* **Exercise directions**:
Use the entries below and reproduce exactly the lines from the one containing "fs_prev_nxt = fs_prev_r;" down to the one containing "empty_set = 1'b1;", both of them included.
*****
[src/ttm_tx_slot_mask.sv]
// Transmit side of a TDM serial port with a per-slot transmit mask.
// Assumes bit clock and frame sync arrive asynchronously and run well below
// core clock / 4; APB master follows the standard two-phase protocol.
`timescale 1ns/1ps
`default_nettype none

module ttm_tx_slot_mask
  import ttm_pkg::*;
#(
  parameter int unsigned DATA_W = TTM_DATA_W,
  parameter int unsigned SLOTS = TTM_SLOTS
) (
  // Clock, reset, enable
  input wire logic i_core_clk,
  input wire logic i_rst_n,
  input wire logic i_clk_en,
  // APB slave
  input wire logic i_psel,
  input wire logic i_penable,
  input wire logic i_pwrite,
  input wire logic [TTM_ADDR_W-1:0] i_paddr,
  input wire logic [31:0] i_pwdata,
  output logic [31:0] o_prdata,
  output logic o_pready,
  output logic o_pslverr,
  // Serial link
  input wire logic i_tx_bit_clock,
  input wire logic i_tx_frame_sync,
  output logic o_serial_tx_data_pin_o,
  output logic o_serial_tx_data_pin_oe,
  // Interrupt
  output logic o_irq
);

  localparam int unsigned SLOT_W = (SLOTS > 1) ? $clog2(SLOTS) : 1;

  function automatic logic reg_mapped(input logic [TTM_ADDR_W-1:0] a);
    reg_mapped = (a == TTM_OFF_CTRL) || (a == TTM_OFF_MASK) || (a == TTM_OFF_TXDATA) ||
                 (a == TTM_OFF_SKIP) || (a == TTM_OFF_STATUS) || (a == TTM_OFF_CLEAR) ||
                 (a == TTM_OFF_INTEN) || (a == TTM_OFF_WORD);
  endfunction : reg_mapped

  // MSB-first: place a word of wlen+1 bits at the top of the shifter
  function automatic logic [DATA_W-1:0] align_word(input logic [DATA_W-1:0] d,
                                                   input logic [TTM_WLEN_W-1:0] wlen);
    logic [DATA_W-1:0] r;
    r = d << (DATA_W - 1 - 32'(wlen));
    align_word = r;
  endfunction : align_word

  // Register state
  ttm_ctrl_s ctrl_r, ctrl_nxt;
  ttm_stat_s stat_r, stat_nxt;
  logic [SLOTS-1:0] mask_r, mask_nxt;
  logic [DATA_W-1:0] data_r, data_nxt;
  logic [1:0] inten_r, inten_nxt;
  logic [TTM_WLEN_W-1:0] wlen_r, wlen_nxt;
  logic [31:0] prdata_r, prdata_nxt;

  // Link state
  ttm_link_e state_r, state_nxt;
  logic [SLOT_W-1:0] slot_r, slot_nxt;
  logic [TTM_WLEN_W-1:0] bit_r, bit_nxt;
  logic [DATA_W-1:0] shift_r, shift_nxt;
  logic sd_r, sd_nxt;
  logic oe_r, oe_nxt;
  logic serviced_r, serviced_nxt;
  logic skip_r, skip_nxt;
  logic fs_prev_r, fs_prev_nxt;
  logic frame_pend_r, frame_pend_nxt;

  // Synchronisers
  logic bck_s1_r, bck_s2_r, bck_s3_r;
  logic fs_s1_r, fs_s2_r;

  // Bus decode
  logic acc_wr;
  logic data_wr;
  logic skip_wr;
  logic clr_wr;
  logic [TTM_WLEN_W-1:0] wlen_eff;

  // Link events
  logic bck_rise;
  logic fs_lvl;
  logic fs_start;
  logic word_start;
  logic [SLOT_W-1:0] next_slot;
  logic empty_set;
  logic underrun_set;

  assign acc_wr = i_psel && i_penable && i_pwrite && reg_mapped(i_paddr);
  assign data_wr = acc_wr && (i_paddr == TTM_OFF_TXDATA);
  assign skip_wr = acc_wr && (i_paddr == TTM_OFF_SKIP);
  assign clr_wr = acc_wr && (i_paddr == TTM_OFF_CLEAR);

  // Word length cannot exceed the shifter
  assign wlen_eff = (32'(wlen_r) > DATA_W - 1) ? TTM_WLEN_W'(DATA_W - 1) : wlen_r;

  // Synchronisers: only the second and third stages feed logic
  always_ff @(posedge i_core_clk or negedge i_rst_n) begin
    if (!i_rst_n) begin
      bck_s1_r <= 1'b0;
      bck_s2_r <= 1'b0;
      bck_s3_r <= 1'b0;
      fs_s1_r <= 1'b0;
      fs_s2_r <= 1'b0;
    end else if (i_clk_en) begin
      bck_s1_r <= i_tx_bit_clock;
      bck_s2_r <= bck_s1_r;
      bck_s3_r <= bck_s2_r;
      fs_s1_r <= i_tx_frame_sync;
      fs_s2_r <= fs_s1_r;
    end
  end

  assign bck_rise = bck_s2_r && !bck_s3_r;
  assign fs_lvl = fs_s2_r ^ ctrl_r.frame_sync_invert;
  // Word- and bit-length sync share the same rising-edge detection
  assign fs_start = bck_rise && fs_lvl && !fs_prev_r;

  // Link next state
  always_comb begin
    state_nxt = state_r;
    slot_nxt = slot_r;
    bit_nxt = bit_r;
    shift_nxt = shift_r;
    sd_nxt = sd_r;
    oe_nxt = oe_r;
    serviced_nxt = serviced_r;
    skip_nxt = skip_r;
    fs_prev_nxt = fs_prev_r;
    frame_pend_nxt = frame_pend_r;
    word_start = 1'b0;
    next_slot = slot_r;
    empty_set = 1'b0;
    underrun_set = 1'b0;

    if (!ctrl_r.enable) begin
      state_nxt = LNK_IDLE;
      oe_nxt = 1'b0;
      frame_pend_nxt = 1'b0;
      fs_prev_nxt = 1'b0;
    end else if (bck_rise) begin
      fs_prev_nxt = fs_lvl;
      if (frame_pend_r) begin
        // Early sync: frame begins one bit after the sync edge
        frame_pend_nxt = 1'b0;
        word_start = 1'b1;
        next_slot = '0;
      end else if (fs_start && !ctrl_r.early_frame_sync) begin
        word_start = 1'b1;
        next_slot = '0;
      end else if (state_r == LNK_RUN && bit_r == wlen_eff) begin
        word_start = 1'b1;
        next_slot = slot_r + SLOT_W'(1);
      end else if (state_r == LNK_RUN) begin
        bit_nxt = bit_r + TTM_WLEN_W'(1);
        shift_nxt = shift_r << 1;
        sd_nxt = shift_r[DATA_W-2];
      end
      if (fs_start && ctrl_r.early_frame_sync) begin
        frame_pend_nxt = 1'b1;
      end

      if (word_start) begin
        state_nxt = LNK_RUN;
        bit_nxt = '0;
        slot_nxt = next_slot;
        if (mask_r[next_slot]) begin
          empty_set = 1'b1;
          if (serviced_r && skip_r) begin
            oe_nxt = 1'b0;
          end else begin
            oe_nxt = 1'b1;
            shift_nxt = align_word(data_r, wlen_eff);
            sd_nxt = shift_nxt[DATA_W-1];
            underrun_set = !serviced_r;
          end
          serviced_nxt = 1'b0;
          skip_nxt = 1'b0;
        end else begin
          oe_nxt = 1'b0;
        end
      end
    end

    // A write in the boundary cycle counts for the following slot
    if (data_wr) begin
      serviced_nxt = 1'b1;
      skip_nxt = 1'b0;
    end else if (skip_wr) begin
      serviced_nxt = 1'b1;
      skip_nxt = 1'b1;
    end
  end

  always_ff @(posedge i_core_clk or negedge i_rst_n) begin
    if (!i_rst_n) begin
      state_r <= LNK_IDLE;
      slot_r <= '0;
      bit_r <= '0;
      shift_r <= '0;
      sd_r <= 1'b0;
      oe_r <= 1'b0;
      serviced_r <= 1'b0;
      skip_r <= 1'b0;
      fs_prev_r <= 1'b0;
      frame_pend_r <= 1'b0;
    end else if (i_clk_en) begin
      state_r <= state_nxt;
      slot_r <= slot_nxt;
      bit_r <= bit_nxt;
      shift_r <= shift_nxt;
      sd_r <= sd_nxt;
      oe_r <= oe_nxt;
      serviced_r <= serviced_nxt;
      skip_r <= skip_nxt;
      fs_prev_r <= fs_prev_nxt;
      frame_pend_r <= frame_pend_nxt;
    end
  end

  // Register file next state
  always_comb begin
    ctrl_nxt = ctrl_r;
    mask_nxt = mask_r;
    data_nxt = data_r;
    inten_nxt = inten_r;
    wlen_nxt = wlen_r;
    stat_nxt = stat_r;
    prdata_nxt = prdata_r;

    if (acc_wr) begin
      unique case (i_paddr)
        TTM_OFF_CTRL: ctrl_nxt = ttm_ctrl_s'(i_pwdata[3:0]);
        TTM_OFF_MASK: mask_nxt = i_pwdata[SLOTS-1:0];
        TTM_OFF_TXDATA: data_nxt = i_pwdata[DATA_W-1:0];
        TTM_OFF_INTEN: inten_nxt = i_pwdata[1:0];
        TTM_OFF_WORD: wlen_nxt = i_pwdata[TTM_WLEN_W-1:0];
        default: ;
      endcase
    end

    // Clears first, so a same-cycle hardware set wins
    if (clr_wr) begin
      stat_nxt = ttm_stat_s'(2'(stat_r) & ~i_pwdata[1:0]);
    end
    if (data_wr || skip_wr) begin
      stat_nxt.tx_empty_flag = 1'b0;
    end
    if (empty_set) begin
      stat_nxt.tx_empty_flag = 1'b1;
    end
    if (underrun_set) begin
      stat_nxt.tx_underrun_flag = 1'b1;
    end

    // Read data captured in the setup phase, presented in access
    if (i_psel && !i_penable) begin
      prdata_nxt = '0;
      unique case (i_paddr)
        TTM_OFF_CTRL: prdata_nxt[3:0] = ctrl_r;
        TTM_OFF_MASK: prdata_nxt[SLOTS-1:0] = mask_r;
        TTM_OFF_TXDATA: prdata_nxt[DATA_W-1:0] = data_r;
        TTM_OFF_STATUS: prdata_nxt[1:0] = stat_r;
        TTM_OFF_INTEN: prdata_nxt[1:0] = inten_r;
        TTM_OFF_WORD: prdata_nxt[TTM_WLEN_W-1:0] = wlen_r;
        default: prdata_nxt = '0;
      endcase
    end
  end

  always_ff @(posedge i_core_clk or negedge i_rst_n) begin
    if (!i_rst_n) begin
      ctrl_r <= ttm_ctrl_s'(TTM_CTRL_RST);
      mask_r <= TTM_MASK_RST[SLOTS-1:0];
      data_r <= '0;
      inten_r <= TTM_INTEN_RST;
      wlen_r <= TTM_WLEN_RST;
      stat_r <= ttm_stat_s'(TTM_STAT_RST);
      prdata_r <= '0;
    end else if (i_clk_en) begin
      ctrl_r <= ctrl_nxt;
      mask_r <= mask_nxt;
      data_r <= data_nxt;
      inten_r <= inten_nxt;
      wlen_r <= wlen_nxt;
      stat_r <= stat_nxt;
      prdata_r <= prdata_nxt;
    end
  end

  // Zero-wait slave; unmapped addresses answer with an error
  assign o_pready = 1'b1;
  assign o_pslverr = i_psel && i_penable && !reg_mapped(i_paddr);
  assign o_prdata = prdata_r;

  assign o_serial_tx_data_pin_o = sd_r;
  assign o_serial_tx_data_pin_oe = oe_r;
  assign o_irq = |(2'(stat_r) & inten_r);

endmodule : ttm_tx_slot_mask

`default_nettype wire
*****
* **Output of the task**:
    fs_prev_nxt = fs_prev_r;
    frame_pend_nxt = frame_pend_r;
    word_start = 1'b0;
    next_slot = slot_r;
    empty_set = 1'b0;
    underrun_set = 1'b0;

    if (!ctrl_r.enable) begin
      state_nxt = LNK_IDLE;
      oe_nxt = 1'b0;
      frame_pend_nxt = 1'b0;
      fs_prev_nxt = 1'b0;
    end else if (bck_rise) begin
      fs_prev_nxt = fs_lvl;
      if (frame_pend_r) begin
        // Early sync: frame begins one bit after the sync edge
        frame_pend_nxt = 1'b0;
        word_start = 1'b1;
        next_slot = '0;
      end else if (fs_start && !ctrl_r.early_frame_sync) begin
        word_start = 1'b1;
        next_slot = '0;
      end else if (state_r == LNK_RUN && bit_r == wlen_eff) begin
        word_start = 1'b1;
        next_slot = slot_r + SLOT_W'(1);
      end else if (state_r == LNK_RUN) begin
        bit_nxt = bit_r + TTM_WLEN_W'(1);
        shift_nxt = shift_r << 1;
        sd_nxt = shift_r[DATA_W-2];
      end
      if (fs_start && ctrl_r.early_frame_sync) begin
        frame_pend_nxt = 1'b1;
      end

      if (word_start) begin
        state_nxt = LNK_RUN;
        bit_nxt = '0;
        slot_nxt = next_slot;
        if (mask_r[next_slot]) begin
          empty_set = 1'b1;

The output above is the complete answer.